Kıbrıs Türk halkının devleti olduğunu, devletin de her şeyin başı olduğunu ifade eden Eroğlu, buna karşın devletin anlaşmaya engel olmadığını çeşitli defalar söylediğini anımsattı.
Eroğlu “Güney’de de bir devlet vardır. Güneyde de devleti bir anlaşmaya engel görmedikleri gibi, bizim devletimizin de bir engel olmadığını bilmeleri gerekir” diye konuştu.
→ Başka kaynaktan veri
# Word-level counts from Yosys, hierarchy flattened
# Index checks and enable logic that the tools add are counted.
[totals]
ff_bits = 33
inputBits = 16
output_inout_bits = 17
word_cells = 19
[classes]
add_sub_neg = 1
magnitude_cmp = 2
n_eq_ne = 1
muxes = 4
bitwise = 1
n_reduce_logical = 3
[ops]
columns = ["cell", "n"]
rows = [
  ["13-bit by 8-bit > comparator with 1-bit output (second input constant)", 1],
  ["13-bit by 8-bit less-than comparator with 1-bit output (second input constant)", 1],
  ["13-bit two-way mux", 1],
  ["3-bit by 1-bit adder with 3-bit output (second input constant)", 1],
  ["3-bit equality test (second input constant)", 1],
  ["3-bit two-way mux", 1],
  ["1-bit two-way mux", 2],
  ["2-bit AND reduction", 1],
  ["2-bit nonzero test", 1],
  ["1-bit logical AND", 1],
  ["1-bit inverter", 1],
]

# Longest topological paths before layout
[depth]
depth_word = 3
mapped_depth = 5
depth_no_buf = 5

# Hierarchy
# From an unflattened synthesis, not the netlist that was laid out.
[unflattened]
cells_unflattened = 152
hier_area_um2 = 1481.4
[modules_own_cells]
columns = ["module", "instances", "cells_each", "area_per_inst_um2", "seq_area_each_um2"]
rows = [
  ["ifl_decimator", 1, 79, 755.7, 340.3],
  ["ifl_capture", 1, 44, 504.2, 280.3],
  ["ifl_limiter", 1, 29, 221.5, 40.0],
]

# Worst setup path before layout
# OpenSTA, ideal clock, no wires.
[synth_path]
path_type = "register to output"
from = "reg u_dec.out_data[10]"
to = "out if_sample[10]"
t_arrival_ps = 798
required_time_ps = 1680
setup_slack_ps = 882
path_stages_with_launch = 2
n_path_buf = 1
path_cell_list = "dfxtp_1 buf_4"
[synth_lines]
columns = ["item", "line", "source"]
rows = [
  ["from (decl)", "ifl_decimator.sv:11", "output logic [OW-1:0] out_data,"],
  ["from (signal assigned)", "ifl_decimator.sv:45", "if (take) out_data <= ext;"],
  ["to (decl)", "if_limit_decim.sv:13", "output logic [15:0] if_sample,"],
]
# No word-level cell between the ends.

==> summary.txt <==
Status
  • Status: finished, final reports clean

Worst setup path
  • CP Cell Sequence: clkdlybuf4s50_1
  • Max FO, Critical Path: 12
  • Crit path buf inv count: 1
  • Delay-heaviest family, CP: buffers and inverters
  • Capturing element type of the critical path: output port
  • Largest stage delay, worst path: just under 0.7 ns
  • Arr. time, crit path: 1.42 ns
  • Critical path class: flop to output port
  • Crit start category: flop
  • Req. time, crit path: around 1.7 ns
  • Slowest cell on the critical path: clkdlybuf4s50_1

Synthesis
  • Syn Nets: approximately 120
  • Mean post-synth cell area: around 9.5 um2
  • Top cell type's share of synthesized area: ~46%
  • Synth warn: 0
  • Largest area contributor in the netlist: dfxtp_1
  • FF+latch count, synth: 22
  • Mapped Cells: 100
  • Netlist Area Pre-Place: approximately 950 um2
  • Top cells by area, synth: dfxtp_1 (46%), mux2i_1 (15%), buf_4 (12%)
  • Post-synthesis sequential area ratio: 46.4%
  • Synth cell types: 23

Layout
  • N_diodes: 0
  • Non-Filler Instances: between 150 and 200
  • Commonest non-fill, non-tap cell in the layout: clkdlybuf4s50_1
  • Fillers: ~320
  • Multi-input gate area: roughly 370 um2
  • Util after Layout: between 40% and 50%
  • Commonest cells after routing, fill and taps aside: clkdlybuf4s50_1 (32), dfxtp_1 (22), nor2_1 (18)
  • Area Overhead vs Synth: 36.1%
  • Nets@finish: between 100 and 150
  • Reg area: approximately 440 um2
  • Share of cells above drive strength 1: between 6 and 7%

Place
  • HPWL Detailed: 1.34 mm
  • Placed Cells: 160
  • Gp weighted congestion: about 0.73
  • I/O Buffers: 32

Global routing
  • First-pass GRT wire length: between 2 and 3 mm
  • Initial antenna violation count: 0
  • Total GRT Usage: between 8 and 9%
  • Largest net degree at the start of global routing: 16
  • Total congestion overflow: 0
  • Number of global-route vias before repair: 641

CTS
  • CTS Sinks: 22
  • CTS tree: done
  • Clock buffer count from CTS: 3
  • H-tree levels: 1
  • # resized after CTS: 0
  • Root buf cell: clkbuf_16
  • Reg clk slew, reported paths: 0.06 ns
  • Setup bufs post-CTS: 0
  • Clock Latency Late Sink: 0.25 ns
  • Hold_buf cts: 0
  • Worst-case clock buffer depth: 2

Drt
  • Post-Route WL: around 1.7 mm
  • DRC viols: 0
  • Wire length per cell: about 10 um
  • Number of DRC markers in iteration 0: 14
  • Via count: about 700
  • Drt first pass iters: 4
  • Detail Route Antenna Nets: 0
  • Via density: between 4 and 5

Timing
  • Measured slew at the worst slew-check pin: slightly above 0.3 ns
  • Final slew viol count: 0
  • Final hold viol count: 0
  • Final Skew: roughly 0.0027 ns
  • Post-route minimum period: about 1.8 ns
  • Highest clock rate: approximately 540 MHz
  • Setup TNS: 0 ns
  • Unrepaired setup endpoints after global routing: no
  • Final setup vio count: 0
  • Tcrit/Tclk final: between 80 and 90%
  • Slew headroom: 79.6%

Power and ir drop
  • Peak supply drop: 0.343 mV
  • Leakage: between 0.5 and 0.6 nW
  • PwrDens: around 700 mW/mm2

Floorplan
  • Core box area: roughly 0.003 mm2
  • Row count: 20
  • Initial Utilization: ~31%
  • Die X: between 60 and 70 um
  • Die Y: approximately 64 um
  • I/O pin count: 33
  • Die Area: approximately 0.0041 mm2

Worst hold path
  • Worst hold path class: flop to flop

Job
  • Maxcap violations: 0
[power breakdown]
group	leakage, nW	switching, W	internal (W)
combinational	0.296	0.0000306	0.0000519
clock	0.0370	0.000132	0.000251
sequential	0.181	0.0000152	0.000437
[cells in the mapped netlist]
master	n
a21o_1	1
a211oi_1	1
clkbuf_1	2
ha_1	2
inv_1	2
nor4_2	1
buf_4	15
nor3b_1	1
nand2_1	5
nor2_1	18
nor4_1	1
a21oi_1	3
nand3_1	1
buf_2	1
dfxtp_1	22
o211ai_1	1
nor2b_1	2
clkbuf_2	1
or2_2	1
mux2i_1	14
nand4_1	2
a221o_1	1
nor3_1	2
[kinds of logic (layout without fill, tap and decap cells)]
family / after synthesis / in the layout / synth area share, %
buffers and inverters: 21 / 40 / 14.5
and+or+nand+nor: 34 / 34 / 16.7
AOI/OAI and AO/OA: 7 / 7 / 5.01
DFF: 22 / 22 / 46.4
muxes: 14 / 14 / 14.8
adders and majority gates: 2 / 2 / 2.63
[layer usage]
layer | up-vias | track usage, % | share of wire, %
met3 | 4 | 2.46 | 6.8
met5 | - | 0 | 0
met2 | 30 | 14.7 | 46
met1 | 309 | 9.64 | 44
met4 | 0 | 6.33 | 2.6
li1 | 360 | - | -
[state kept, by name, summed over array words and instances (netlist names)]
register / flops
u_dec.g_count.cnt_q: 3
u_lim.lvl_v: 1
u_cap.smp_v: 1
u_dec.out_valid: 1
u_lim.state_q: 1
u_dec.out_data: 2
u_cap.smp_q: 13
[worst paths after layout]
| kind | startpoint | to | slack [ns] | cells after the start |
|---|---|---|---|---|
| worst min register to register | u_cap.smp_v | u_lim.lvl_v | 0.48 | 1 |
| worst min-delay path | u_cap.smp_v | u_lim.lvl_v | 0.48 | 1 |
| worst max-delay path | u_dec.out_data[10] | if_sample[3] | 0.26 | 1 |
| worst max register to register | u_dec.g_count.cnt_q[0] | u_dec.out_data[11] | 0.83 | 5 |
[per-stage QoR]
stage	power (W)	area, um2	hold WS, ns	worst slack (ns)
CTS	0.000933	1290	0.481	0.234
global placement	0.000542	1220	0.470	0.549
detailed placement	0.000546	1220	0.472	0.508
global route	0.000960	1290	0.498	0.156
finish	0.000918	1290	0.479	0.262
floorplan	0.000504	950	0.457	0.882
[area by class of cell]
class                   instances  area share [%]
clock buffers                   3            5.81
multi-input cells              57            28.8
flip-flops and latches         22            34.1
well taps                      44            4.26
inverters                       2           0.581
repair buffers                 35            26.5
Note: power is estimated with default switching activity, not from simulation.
Sadece 1974 sonrası olaylar olmuş gibi dünyaya göstererek bir anlaşmaya varılamayacağını, Rum tarafının bunu söylemeye devam ederek zaten anlaşma arzusunda olmadığını ortaya koyduğunu vurgulayan Eroğlu, şunları söyledi:
“Bu ülkede 74 öncesi olanlar var. Kıbrıs Türkü’nün 1963’ten 1974’e kadar evinden, barkından, toprağından olduğunu herkes biliyor. 1974 Barış Harekatı’nın zeminini hazırlayan tarafın Rumlar olduğunu dünyanın da bilmesi gerekir. Sanki Kıbrıs sorunu 1974’de başlamış gibi dünyaya yaptıkları yayınlarla bugüne kadar aldatmaya çalıştılar. Belki bunda uzun süre başarılı olmuşlardır ama şimdi artık dünya gerçeği görmüştür. Dünya da bu gerçekler ışığında bir anlaşma istiyorsa, anlaşmaya motive etmesi gereken tarafın Rum tarafı olduğunu anlaması gerekir. Kıbrıs Türk halkı adada yaşayabilir, kalıcı bir anlaşma için yıllardan beridir müzakere masasında dirsek çürütmüştür. Ama aynı anlayışı görmedikleri için de bir anlaşma olmadığı gerçeği ortadadır.”
Kıbrıs Türk halkının kendisine “Git de Rum’a teslim ol” diye destek vermediğini belirten Eroğlu, “O nedenle Kıbrıs Türk halkının ne istediğinin, bu topraklarda nasıl huzur içerisinde yaşayabileceğinin, nasıl bir anlaşmaya onay verebileceklerinin bilinci içerisinde müzakereleri sürdürüyorum” dedi.
Eroğlu, “İnşallah Rumlar önümüzde kalan bu kısa süreyi en iyi şekilde değerlendirir ve bir anlaşmanın yolunu açarız. Olmazsa Kıbrıs Türk halkı açıkta değildir” diye ekledi.